The article by Kalakouti et al1 from April 2018 underlines the concern about surgical site infections (SSIs) related to colorectal surgery. The authors report an overall 21% rate of SSIs (19% among elective procedures), of which 38% were related to extended-spectrum β-lactamase (ESBL) pathogens.1 These SSI figures are similar to rates observed in a number of Spanish centers reporting data to a regional surveillance program,2 which seems to be improved after a bundle of measures has been implemented.
Our institution, Hospital de Terrassa (Terrassa, Barcelona, Spain), reported a SSI rate of 7% in the patients undergoing elective colorectal surgery during the period of 2015 to 2017 by using a bundle that includes mechanical bowel preparation, oral antibiotic prophylaxis with rifaximin, intravenous antibiotic prophylaxis with amoxicillin-clavulanic acid, and a double ring 360º plastic wound retractor. Twelve SSIs were documented, according to the US Centers for Disease Control and Prevention criteria, in 176 elective patients.
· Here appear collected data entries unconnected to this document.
$ cat src/rtl/indexed_exec_pkg.sv
// Behaviour
// - A decoded indexed bit-set word (upper nibble 1000, bit field bbb0) sets bit b of the byte at frame pointer plus k.
// - The indexed bit-set takes an offset of 0 to 95 and a bit index of 0 to 7 from its three-bit field.
// - A decoded indexed fill word (upper bits 0110 1000) writes FFh into the byte at frame pointer plus k, k from 0 to 95.
// - The extended-set enable defaults to 0; while it is 0 no operand is a frame-pointer offset, but bit-set and fill words still run with normal addressing.
// - With the extended set on and the access bit clear, a file operand at or below 5Fh is a frame-pointer offset and a larger one addresses memory normally.
// - In indexed operation the access-bank select bit is taken as zero and the bank select plays no part in the address.
package indexed_exec_pkg;

	// ----------------------------------------------------------------
	// Widths and field positions
	// ----------------------------------------------------------------
	localparam int ADDR_W = 12;
	localparam int DATA_W = 8;
	localparam int INSTR_W = 16;
	localparam int ACCESS_BIT = 8;
	localparam int BIT_LSB = 9;
	localparam int BIT_MSB = 11;
	localparam int FILE_MSB = 7;

	// ----------------------------------------------------------------
	// Opcodes and values
	// ----------------------------------------------------------------
	localparam logic [3:0] BITSET_OPC = 4'h8;
	localparam logic [6:0] FILL_OPC = 7'h34;
	localparam logic [7:0] OFFSET_MAX = 8'h5f;
	localparam logic [7:0] FILL_VALUE = 8'hff;
	localparam logic [7:0] ACCESS_SPLIT = 8'h80;
	localparam logic [3:0] SFR_BANK = 4'hf;
	localparam logic EXT_RESET = 1'h0;

	// ----------------------------------------------------------------
	// Types
	// ----------------------------------------------------------------
	typedef enum logic [4:0] {
		IDLE = 5'h01,
		DECODE = 5'h02,
		READ = 5'h04,
		PROCESS = 5'h08,
		WRITE = 5'h10
	} phase_e;

	typedef struct packed {
		logic [ADDR_W-1:0] addr;
		logic rdEn;
		logic wrEn;
		logic [DATA_W-1:0] wrData;
	} memReq_s;

	typedef struct packed {
		phase_e phase;
		logic [INSTR_W-1:0] instr;
		logic extEn;
		logic isFill;
		logic handled;
		logic indexed;
		logic ready;
		logic done;
		memReq_s mem;
	} exec_s;

	localparam exec_s RESET_STATE = '{
		phase: IDLE,
		instr: 16'h0000,
		extEn: EXT_RESET,
		isFill: 1'h0,
		handled: 1'h0,
		indexed: 1'h0,
		ready: 1'h1,
		done: 1'h0,
		mem: '{addr: 12'h000, rdEn: 1'h0, wrEn: 1'h0, wrData: 8'h00}
	};

	// ----------------------------------------------------------------
	// Helpers
	// ----------------------------------------------------------------
	function automatic logic [DATA_W-1:0] bitMask(input logic [2:0] idx);
		bitMask = 8'h01 << idx;
	endfunction : bitMask

endpackage : indexed_exec_pkg

$ cat src/rtl/operand_address_former.sv
`timescale 1ns/1ns
module operand_address_former (
	// Mode
	input wire logic extEnable,
	input wire logic accessSel,
	// Operand sources
	input wire logic [7:0] fileOperand,
	input wire logic [indexed_exec_pkg::ADDR_W-1:0] framePtr,
	input wire logic [3:0] bankSel,
	// Result
	output logic [indexed_exec_pkg::ADDR_W-1:0] effAddr,
	output logic indexed
);

	always_comb begin
		indexed = extEnable && !accessSel && (fileOperand <= indexed_exec_pkg::OFFSET_MAX);
		if (indexed) begin
			// Offset from the frame pointer, access bank taken as zero
			effAddr = indexed_exec_pkg::ADDR_W'(framePtr + {4'h0, fileOperand});
		end else if (accessSel) begin
			effAddr = {bankSel, fileOperand};
		end else if (fileOperand >= indexed_exec_pkg::ACCESS_SPLIT) begin
			effAddr = {indexed_exec_pkg::SFR_BANK, fileOperand};
		end else begin
			effAddr = {4'h0, fileOperand};
		end
	end

endmodule : operand_address_former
Twenty-two germs were isolated, mainly being Enterobacteriaceae; Escherichia coli was the most frequent germ as in the commented paper.1 However, no ESBL strains grew from such cultures, whereas 2 cefamicinase-producing E coli and Klebsiella pneumoniae were observed.
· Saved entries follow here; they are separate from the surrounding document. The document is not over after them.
===== config.mk =====
export PLATFORM = sky130hd
export DESIGN_NAME = accel_sample_buffer_control
export DESIGN_NICKNAME = d
export VERILOG_FILES = /design/src/verilog/sample_buffer_pkg.sv /design/src/verilog/accel_sample_buffer_control.sv
export SDC_FILE = /design/constraint.sdc
export NUM_CORES = 2
export LEC_CHECK = 0
export ABC_AREA = 1
export BUFFER_PORTS_ARGS = -buffer_cell sky130_fd_sc_hd__buf_2
export CORE_MARGIN = 2
export CORE_UTILIZATION = 35
export CTS_BUF_LIST = sky130_fd_sc_hd__clkbuf_8
export CTS_CLUSTER_DIAMETER = 80
export DETAILED_ROUTE_END_ITERATION = 12
export PLACE_DENSITY_LB_ADDON = 0.3
export SETUP_SLACK_MARGIN = 0.1
export SLEW_MARGIN = 30
export SYNTH_ARGS = -nofsm -noshare
export SYNTH_HDL_FRONTEND = slang
export SYNTH_SLANG_ARGS = --single-unit

===== constraint.sdc =====
create_clock -name clk_sys -period 136.9 [get_ports clk_sys]
set_clock_uncertainty 0.1 [all_clocks]
set_input_delay 20.535 -clock clk_sys [delete_from_list [all_inputs] [get_ports clk_sys]]
set_output_delay 20.535 -clock clk_sys [all_outputs]
set_load 0.01 [all_outputs]

===== src/verilog/sample_buffer_pkg.sv =====
// package for the acceleration sample buffer control block
// assumes one 125 MHz system clock and an 8-bit register port
package sample_buffer_pkg;

  // ****************************************
  // register map
  // ****************************************
  localparam logic [7:0] CFG_ADDR = 8'h26;
  localparam logic [7:0] CFG_RESET = 8'h00;
  localparam int READ_ORDER_BIT = 7;
  localparam int MODE_LSB = 5;
  localparam int GATE_BIT = 4;
  localparam int TRIG_WT_BIT = 3;
  localparam int TRIG_OT_BIT = 2;
  localparam int TRIG_OR_BIT = 0;

  // ****************************************
  // sizes
  // ****************************************
  localparam int DEPTH = 32;
  localparam int PTR_W = 5;
  localparam int CNT_W = 6;
  localparam int SAMPLE_W = 36;
  localparam int FIFO_DEPTH = 8;
  localparam logic [CNT_W-1:0] FULL_COUNT = 6'h20;

  typedef enum logic [1:0] {
    MODE_OFF = 2'b00,
    MODE_STREAM = 2'b01,
    MODE_STOP = 2'b10,
    MODE_TRIGGER = 2'b11
  } buf_mode_t;

  typedef struct packed {
    logic read_order;
    buf_mode_t mode;
    logic gate;
    logic trig_within_window_en;
    logic trig_outside_window_en;
    logic spare;
    logic trig_orientation_en;
  } cfg_t;

  typedef struct packed {
    logic [7:0] addr;
    logic [7:0] wdata;
    logic wr;
  } reg_req_t;

  typedef struct packed {
    logic [SAMPLE_W-1:0] data;
    logic valid;
  } sample_out_t;

  typedef struct packed {
    logic active;
    logic second_pin_function;
    logic sleeping;
    logic [7:0] sleep_delay_count;
    logic external_trigger_mode;
  } power_t;

endpackage


===== src/verilog/accel_sample_buffer_control.sv =====
// sample fifo and buffer control for the acceleration sample buffer
// assumes samples, triggers and power state are synchronous to clk_sys
`timescale 1ns/100ps

// ****************************************
// small elastic fifo in the sample path
// ****************************************
module sample_fifo #(
  parameter int WIDTH = 36,
  parameter int DEPTH = 8
) (
  // clock and reset
  input wire logic clk_sys,
  input wire logic sys_rst,
  // fill side
  input wire logic in_valid,
  output logic in_ready,
  input wire logic [WIDTH-1:0] in_data,
  // drain side
  output logic out_valid,
  input wire logic out_ready,
  output logic [WIDTH-1:0] out_data
);
  localparam int AW = $clog2(DEPTH);
  typedef struct packed {
    logic [DEPTH-1:0][WIDTH-1:0] mem;
    logic [AW-1:0] wp;
    logic [AW-1:0] rp;
    logic [AW:0] cnt;
  } fifo_state_t;
  fifo_state_t s_q, s_d;
  logic push, pop;

  assign in_ready = (s_q.cnt != (AW+1)'(DEPTH));
  assign out_valid = (s_q.cnt != '0);
  assign out_data = s_q.mem[s_q.rp];
  assign push = in_valid && in_ready;
  assign pop = out_valid && out_ready;

  always_comb begin
    s_d = s_q;
    if (push) begin
      s_d.mem[s_q.wp] = in_data;
      s_d.wp = s_q.wp + 1'b1;
    end
    if (pop) begin
      s_d.rp = s_q.rp + 1'b1;
    end
    s_d.cnt = s_q.cnt + (AW+1)'(push) - (AW+1)'(pop);
  end

  always_ff @(posedge clk_sys or posedge sys_rst) begin
    if (sys_rst) begin
      s_q <= '0;
    end else begin
      s_q <= s_d;
    end
  end
endmodule

// ****************************************
// buffer control top
// ****************************************
module accel_sample_buffer_control (
  // clock and reset
  input wire logic clk_sys,
  input wire logic sys_rst,
  // register port
  input wire sample_buffer_pkg::reg_req_t reg_req,
  output logic [7:0] reg_rdata,
  // incoming samples
  input wire logic sample_valid,
  output logic sample_ready,
  input wire logic [sample_buffer_pkg::SAMPLE_W-1:0] sample_data,
  // trigger events, one-cycle pulses
  input wire logic evt_within_window,
  input wire logic evt_outside_window,
  input wire logic evt_orientation,
  // power and sensor state
  input wire sample_buffer_pkg::power_t power,
  // host control
  input wire logic [5:0] watermark_level,
  input wire logic flush_req,
  input wire logic read_req,
  // read-out and status
  output sample_buffer_pkg::sample_out_t read_out,
  output logic [sample_buffer_pkg::CNT_W-1:0] stored_count,
  output logic overflow_flag,
  output logic gate_error,
  output logic [7:0] gate_drop_count
);
  import sample_buffer_pkg::*;

  typedef struct packed {
    cfg_t cfg;
    logic [DEPTH-1:0][SAMPLE_W-1:0] mem;
    logic [PTR_W-1:0] head;
    logic [CNT_W-1:0] count;
    logic triggered;
    logic [CNT_W-1:0] post_left;
    logic ovf;
    logic gated;
    logic gate_err;
    logic [7:0] drops;
    logic sleeping_prev;
    logic run_prev;
    sample_out_t rd;
  } state_t;
  state_t s_q, s_d;

  logic f_valid, f_ready;
  logic [SAMPLE_W-1:0] f_data;
  logic cfg_locked, gate_used, rate_change, run_start, trig_hit, flush;
  logic accept_ok, take, read_pop;
  logic [PTR_W-1:0] tail, wr_idx;
  logic [CNT_W-1:0] wm;

  sample_fifo #(
    .WIDTH(SAMPLE_W),
    .DEPTH(FIFO_DEPTH)
  ) u_fifo (
    .clk_sys(clk_sys),
    .sys_rst(sys_rst),
    .in_valid(sample_valid),
    .in_ready(sample_ready),
    .in_data(sample_data),
    .out_valid(f_valid),
    .out_ready(f_ready),
    .out_data(f_data)
  );

  // ****************************************
  // derived conditions
  // ****************************************
  assign cfg_locked = power.active || power.second_pin_function;
  assign gate_used = s_q.cfg.gate &&
      !(s_q.cfg.mode == MODE_TRIGGER && power.sleep_delay_count != 8'h00);
  assign rate_change = power.sleeping != s_q.sleeping_prev;
  assign run_start = (power.active || power.external_trigger_mode) && !s_q.run_prev;
  assign trig_hit = (evt_within_window && s_q.cfg.trig_within_window_en) ||
      (evt_outside_window && s_q.cfg.trig_outside_window_en) ||
      (evt_orientation && s_q.cfg.trig_orientation_en);
  assign flush = flush_req || run_start || (rate_change && !gate_used) ||
      (s_q.cfg.mode == MODE_OFF);
  assign wm = (watermark_level > FULL_COUNT) ? FULL_COUNT : watermark_level;
  assign tail = s_q.head + PTR_W'(s_q.count - 1'b1);
  assign read_pop = read_req && (s_q.count != '0) && !flush;
  // a pop holds the fifo head back so no sample is lost; a flush drops it
  assign f_ready = !read_pop;
  assign take = f_valid && !flush && !read_pop;

  always_comb begin
    accept_ok = 1'b0;
    unique case (s_q.cfg.mode)
      MODE_OFF: accept_ok = 1'b0;
      MODE_STREAM: accept_ok = 1'b1;
      MODE_STOP: accept_ok = (s_q.count != FULL_COUNT);
      MODE_TRIGGER: accept_ok = !s_q.triggered || (s_q.post_left != '0);
    endcase
  end

  assign wr_idx = s_q.head + PTR_W'(s_q.count);

  // ****************************************
  // next state
  // ****************************************
  always_comb begin
    s_d = s_q;
    s_d.sleeping_prev = power.sleeping;
    s_d.run_prev = power.active || power.external_trigger_mode;
    s_d.rd.valid = 1'b0;
    if (reg_req.wr && reg_req.addr == CFG_ADDR && !cfg_locked) begin
      s_d.cfg = cfg_t'(reg_req.wdata);
    end
    if (rate_change && gate_used && s_q.count != '0) begin
      s_d.gated = 1'b1;
    end
    if (s_q.cfg.mode == MODE_TRIGGER && !s_q.triggered && trig_hit) begin
      s_d.triggered = 1'b1;
      s_d.post_left = FULL_COUNT - wm;
    end
    if (flush) begin
      s_d.count = '0;
      s_d.head = '0;
      s_d.ovf = 1'b0;
      s_d.triggered = 1'b0;
      s_d.gated = 1'b0;
      s_d.gate_err = 1'b0;
      s_d.drops = '0;
    end else if (read_pop) begin
      s_d.rd.valid = 1'b1;
      if (s_q.cfg.read_order) begin
        s_d.rd.data = s_q.mem[tail];
      end else begin
        s_d.rd.data = s_q.mem[s_q.head];
        s_d.head = s_q.head + 1'b1;
      end
      s_d.count = s_q.count - 1'b1;
      if (s_q.count == CNT_W'(1)) begin
        s_d.ovf = 1'b0;
        s_d.triggered = 1'b0;
        s_d.gated = 1'b0;
        s_d.gate_err = 1'b0;
        s_d.drops = '0;
      end
    end else if (take) begin
      if (s_q.gated || (rate_change && gate_used && s_q.count != '0)) begin
        s_d.gate_err = 1'b1;
        if (s_q.drops != 8'hFF) begin
          s_d.drops = s_q.drops + 1'b1;
        end
      end else if (accept_ok) begin
        s_d.mem[wr_idx] = f_data;
        if (s_q.cfg.mode == MODE_TRIGGER && !s_q.triggered) begin
          if (s_q.count >= wm) begin
            s_d.head = s_q.head + 1'b1;
          end else begin
            s_d.count = s_q.count + 1'b1;
          end
        end else if (s_q.count == FULL_COUNT) begin
          s_d.head = s_q.head + 1'b1;
        end else begin
          s_d.count = s_q.count + 1'b1;
        end
        if (s_q.triggered) begin
          s_d.post_left = s_q.post_left - 1'b1;
          if (s_q.post_left == CNT_W'(1)) begin
            s_d.ovf = 1'b1;
          end
        end
      end
    end
  end

  always_ff @(posedge clk_sys or posedge sys_rst) begin
    if (sys_rst) begin
      s_q <= '0;
    end else begin
      s_q <= s_d;
    end
  end

  // ****************************************
  // outputs
  // ****************************************
  assign reg_rdata = (reg_req.addr == CFG_ADDR) ? s_q.cfg : 8'h00;
  assign read_out = s_q.rd;
  assign stored_count = s_q.count;
  assign overflow_flag = s_q.ovf;
  assign gate_error = s_q.gate_err;
  assign gate_drop_count = s_q.drops;
endmodule


# ---- Yosys cells after proc, flatten, opt, wreduce, memory -nomap -nowiden
# Index checks and enable logic that the tools add are counted.
dict set report classes {
  add_sub_neg 12
  n_mul 0
  div_mod_pow 0
  n_lt_le_gt_ge 9
  eq_ne 17
  shift 0
  muxes 48
  n_bitwise 3
  n_reduce_logical 56
}
# operator count
set op_table {}
lappend op_table {{1152-bit bitwise mux} 1}
lappend op_table {{36-bit binary-select mux with 5-bit select} 2}
lappend op_table {{288-bit bitwise mux} 1}
lappend op_table {{36-bit two-way mux} 6}
lappend op_table {{36-bit demux with 5-bit select} 1}
lappend op_table {{36-bit binary-select mux with 3-bit select} 1}
lappend op_table {{36-bit demux with 3-bit select} 1}
lappend op_table {{11-bit two-way mux} 7}
lappend op_table {{7-bit two-way mux} 5}
lappend op_table {{6-bit two-way mux} 5}
lappend op_table {{9-bit two-way mux} 3}
lappend op_table {{1-bit logical AND} 21}
lappend op_table {{5-bit by 6-bit less-than comparator with 1-bit output (second input constant)} 3}
lappend op_table {{3-bit nonzero test} 6}
lappend op_table {{8-bit two-way mux} 2}
lappend op_table {{5-bit two-way mux} 3}
lappend op_table {{6-bit by 1-bit == test with 1-bit output (second input constant)} 2}
lappend op_table {{12-bit two-way mux} 1}
lappend op_table {{4-bit != test (second input constant)} 3}
lappend op_table {{6-bit AND reduction} 2}
lappend op_table {{6-bit nonzero test} 2}
lappend op_table {{6-bit by 1-bit subtractor with 6-bit output (second input constant)} 2}
lappend op_table {{5-bit adder} 2}
lappend op_table {{5-bit AND reduction} 2}
lappend op_table {{other kinds (33)} 61}
dict set report word_totals {
  regBits 1526
  latch_bits 0
  mem_bits_rw 0
  romBits 0
  in_bits 79
  output_inout_bits 62
  wordCells 207
  n_memories 0
}

# ---- Depth between registers and ports, before layout
dict set report depth {
  ltp_word 15
  ltp_mapped 18
  depth_no_buf 15
}

# ---- Modules after synthesis
# A second synthesis with hierarchy kept.
dict set report hier_totals {
  cells_unflattened 13017
  area_unflattened_um2 91433.9
}
# mod instances cells_per_inst area_each_um2 seq_area_each_um2
set modules_own_cells {}
lappend modules_own_cells {accel_sample_buffer_control 1 10683 74716.7 30729.5}
lappend modules_own_cells {sample_fifo 1 2334 16717.3 7457.2}

# ---- Worst setup path before layout
# No wires, ideal clock.
dict set report synth_path {
  kind {input to output}
  from {input port reg_req[9] (netlist name)}
  to {output port reg_rdata[0]}
  t_arrival_ns 21.250
  required_time_ns 116.265
  slack_ns 95.015
  path_stages 3
  path_cell_list {nor4_1 > nand2_1 > nor2_1}
}
dict set report synth_via {
  elab_chain_len 2
}
# element line_no
set synth_rtl {}
lappend synth_rtl {{start, declared} accel_sample_buffer_control.sv:69} ;# input wire sample_buffer_pkg::reg_req_t reg_req,
lappend synth_rtl {{8-bit by 6-bit == test with 1-bit output} accel_sample_buffer_control.sv:246} ;# assign reg_rdata = (reg_req.addr == CFG_ADDR) ? s_q.cfg : 8'h00;
lappend synth_rtl {{8-bit two-way mux} accel_sample_buffer_control.sv:246}
lappend synth_rtl {{end, declared} accel_sample_buffer_control.sv:70} ;# output logic [7:0] reg_rdata,
# Every way passes these cells.

# ---- Final worst setup path
dict set report layout_path {
  from {input port reg_req[9] (netlist name)}
  to {output port reg_rdata[1]}
}
# The elaborated chain is that of the path after synthesis.

==> results.sh <==
export IMPL_status="finished clean"
export IMPL_nets=11800
export IMPL_fmax_ghz=0.0237
export IMPL_fin_crit_sh_pct=30.8
export IMPL_slew_limit_headroom_pct=26.5
export IMPL_drc=0
export IMPL_synth_top_cell_by_area="dfrtp_1"
export IMPL_first_iter_violations=11900
export IMPL_cts_setup_buffers=0
export IMPL_ant_nets=0
export IMPL_ir_drop_mv=0.0152
export IMPL_worst_setup_path_end_kind="output port"
export IMPL_initial_utilization_pct=35.2
export IMPL_utilization_pct=38.3
export IMPL_synthTopCellsByCount="nand2_1 (3526), nand3_1 (1696), o21ai_0 (1607), dfrtp_1 (1526), nor2_1 (1027)"
export IMPL_mappedNetlistNets=12200
export IMPL_die_area_sq_um=248000
export IMPL_area_growth_pct=8.85
export IMPL_numClockSinks=1526
export IMPL_start_kind="input port"
export IMPL_synth_cells=12100
export IMPL_rows=181
export IMPL_io_pins=141
export IMPL_setup_viol=0
export IMPL_synth_top_area_share_pct=44.7
export IMPL_synth_edf_count=0
export IMPL_synth_cell_type_count=38
export IMPL_cts_tree="done"
export IMPL_p_int_mw=0.791
export IMPL_leakagePower_nw=47.2
export IMPL_crit_fanout=8
export IMPL_antenna_found_initial=8
export IMPL_path_class="input port to output port"
export IMPL_hpwl_um=176000
export IMPL_via_per_inst=5.61
export IMPL_p_per_area_nw_per_um2=14.0
export IMPL_setup_tns_ns=0
export IMPL_h_tree_depth=5
export IMPL_rsz0062_at_grt="no"
export IMPL_gp_congestion=0.843
export IMPL_place_ws_ns=94.71
export IMPL_num_vias=84500
export IMPL_power_share_clock_pct=33.8
export IMPL_clockRootBuffer="clkbuf_8"
export IMPL_grt_overflow_total=0
export IMPL_synth_most_common_cell="nand2_1"
export IMPL_core_sq_um=243000
export IMPL_ys_async_sr_fraction_pct=100
export IMPL_grt_total_usage_pct=26.8
export IMPL_synth_seq_cells=1526
export IMPL_cts_hold_fix_buffers=0
export IMPL_synthTopCellsByArea="dfrtp_1 (45%), nand2_1 (15%), nand3_1 (9.9%)"
export IMPL_synth_area_sq_um=85500
export IMPL_die_w_um=498
export IMPL_routed_wl_um=342000
export IMPL_min_period_ns=42.21
export IMPL_fillCellCount=25700
export IMPL_grt_pass1_vias=79300
export IMPL_syn_avg_cell_area_sq_um=7.05
export IMPL_first_pass_iters=8
export IMPL_grt_pass1_wl_um=514000
export IMPL_drive_gt1_share_pct=7.08
export IMPL_switching_power_mw=0.507
export IMPL_ys_seq_area_share_pct=44.7
export IMPL_numCtsBuffers=291
export IMPL_ys_warn_count=0
export IMPL_avgRoutedWirePerCell_um=22.7
export IMPL_hold_path_class="flop to flop"
export IMPL_p_sw_share_pct=39.0
export IMPL_p_seq_share_pct=39.8
export IMPL_die_y_um=498
export IMPL_grt_max_degree=235
export IMPL_worst_slew_pin_slew_ns=1.10
export IMPL_worst_slack_ns=94.69
export IMPL_io_buffers=140
export IMPL_combinationalPowerShare_pct=26.4
export IMPL_synthFlopType="dfrtp_1"
export IMPL_clk_pin_slew_ns=0.05
export IMPL_cts_buffer_depth=4
export IMPL_cp_arrival_ns=21.58
export IMPL_slew_violations=0
export IMPL_cts_resized=0
export IMPL_timing_hold_violations_final=0
export IMPL_maxCapViolCount=0
export IMPL_clk_latency_ns=1.13
export IMPL_cp_required_ns=116.26
-- per-layer routing --
metal	GRT usage, %	part of all wire, %	vias to the layer above
met5	0	0.025	-
met4	10.4	4.1	12
met3	6.13	11	833
met2	40.5	43	4476
met1	37.2	42	40300
li1	-	-	38900
-- cell families (layout without fill, tap and decap cells) --
logic type                 after synthesis  in the layout  share of synthesized area, %
AOI/OAI and AO/OA                     2556           2556                          15.7
xor gates and xnor gates                36             36                         0.395
adders and majority gates               34             34                         0.524
buffers and inverters                 1608           1350                          7.85
DFF                                   1526           1526                          44.7
muxes                                    8              8                         0.105
other                                    0              7                             0
and+or+nand+nor                       6355           6355                          30.7
-- state kept, by name (all words and copies together) (netlist names) --
| register | count |
|---|---|
| gate_drop_count | 8 |
| overflow_flag | 1 |
| u_fifo.s_q | 298 |
| stored_count | 6 |
| read_out | 37 |
| gate_error | 1 |
| s_q | 1175 |
-- cells in the final DEF (no fill, tap or decap), types with 2 or more instances in the layout --
cell        synthesis  routed
a21oi_1           733     733
buf_12              0      15
buf_16              0       3
buf_2             250     140
buf_4              92     193
buf_6               2       4
clkbuf_8            0     354
clkinv_1            3       2
clkinv_2            0      15
clkinvlp_4          0       5
dfrtp_1          1526    1521
dfrtp_4             0       5
diode_2             0       7
fa_1                3       2
ha_1               31      30
inv_1             512     606
inv_4               0       5
inv_6               0       2
inv_8               0       5
mux2_2              8       8
nand2_1          3526    3525
nand2_2            33      32
nand2_4             0       2
nand3_1          1696    1695
nand3b_1           10      10
nand4_1            16      16
nor2_1           1027    1024
nor2_4              3      38
nor3_1              7       7
nor4_1              2       2
o211ai_1          137     137
o21ai_0          1607    1607
o21ai_1             2       2
o32ai_1            72      72
xnor2_1             8       6
xnor2_2             3       4
xor2_1             25      24
-- stage by stage --
stage / power [mW] / instances / hold slack (ns) / cell area (sq um)
final: 1.30 / 15100 / 0.367 / 93000
after global routing: 1.35 / 15100 / 0.379 / 93000
after CTS: 1.29 / 15100 / 0.372 / 92900
after detailed placement: 0.858 / 14600 / 0.358 / 87500
after global placement: 0.856 / 14600 / 0.354 / 87500
after floorplan: 0.728 / 12100 / 0.342 / 85500
-- final timing paths --
kind / startpoint / slack (ns) / cells past startpoint / end
setup / recovery: reg_req[9] / 94.69 / 5 / reg_rdata[1]
hold / removal: s_q[78]$_DFFE_PP0P_ / 0.37 / 2 / s_q[78]$_DFFE_PP0P_
setup reg to reg: stored_count[0]$_DFFE_PP0P_ / 130.69 / 15 / read_out[21]$_DFFE_PP0P_
hold reg to reg: s_q[78]$_DFFE_PP0P_ / 0.37 / 2 / s_q[78]$_DFFE_PP0P_
max in group asynchronous: sys_rst / 113.53 / 6 / s_q[70]$_DFFE_PP0P_
min in group asynchronous: sys_rst / 19.46 / 2 / s_q[885]$_DFFE_PP0P_
-- layout make-up --
class / count / area [sq um] / area share [%]
antenna: 7 / 17.5 / 0.0188
clock inverter: 120 / 493 / 0.530
multi-input combinational: 8989 / 40800 / 43.9
sequential: 1526 / 38200 / 41.1
inverter: 521 / 2010 / 2.16
tap: 3202 / 4010 / 4.31
clock buffer: 354 / 4870 / 5.24
timing repair buffer: 355 / 2580 / 2.77
-- worst max-delay path, stage by stage --
cell,delay (ns)
buf_2,0.11
nor4_1,0.36
nand2_1,0.26
nor2_1,0.15
buf_2,0.15
-- power by group through the flow --
stage | registers, mW | clock network, mW | logic (mW)
CTS | 0.516 | 0.444 | 0.335
global placement | 0.523 | 0 | 0.333
floorplan | 0.516 | 0 | 0.212
finish | 0.517 | 0.438 | 0.343
detailed placement | 0.524 | 0 | 0.334
global route | 0.522 | 0.464 | 0.367
(Power assumes the default switching activity.)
The paper by Kalakouti et al1 raises the unsolved question of preventing SSIs for the highest germ-containing part of the anatomy but only focuses on antibiotic resistance. Even considering the capital importance of such measure, there are other factors related to this topic that are not explained in their article1 (ie, rate of laparoscopic approach, wound protection, oral antibiotic, control of body temperature and glycemia, skin asepsis), which are constitutive of some recommended bundles. But a determinant issue is the high rate of ESBL obtained in the microbiological samples in striking contrast with our institution’s experience. While the ESBL rate in E coli isolated from intra-abdominal infections was reported to be 16.9% for the UK,3 the rate in Spain in a comparable period of time was 9.5% in nosocomial infections.4 Although the samples were not matching, these different rates may indicate a lower incidence of ESBL in our geographical region but could hardly explain the dramatic figures of ESBL shown in the reported paper.1
Perhaps a more aggressive broad-spectrum antibiotic policy would be responsible for the selection of so many ESBL-positive samples. So, a hypothetical intravenous prophylaxis with an antibiotic covering ESBL strains would help in selecting more multiresistant germs, thus generating a worse situation.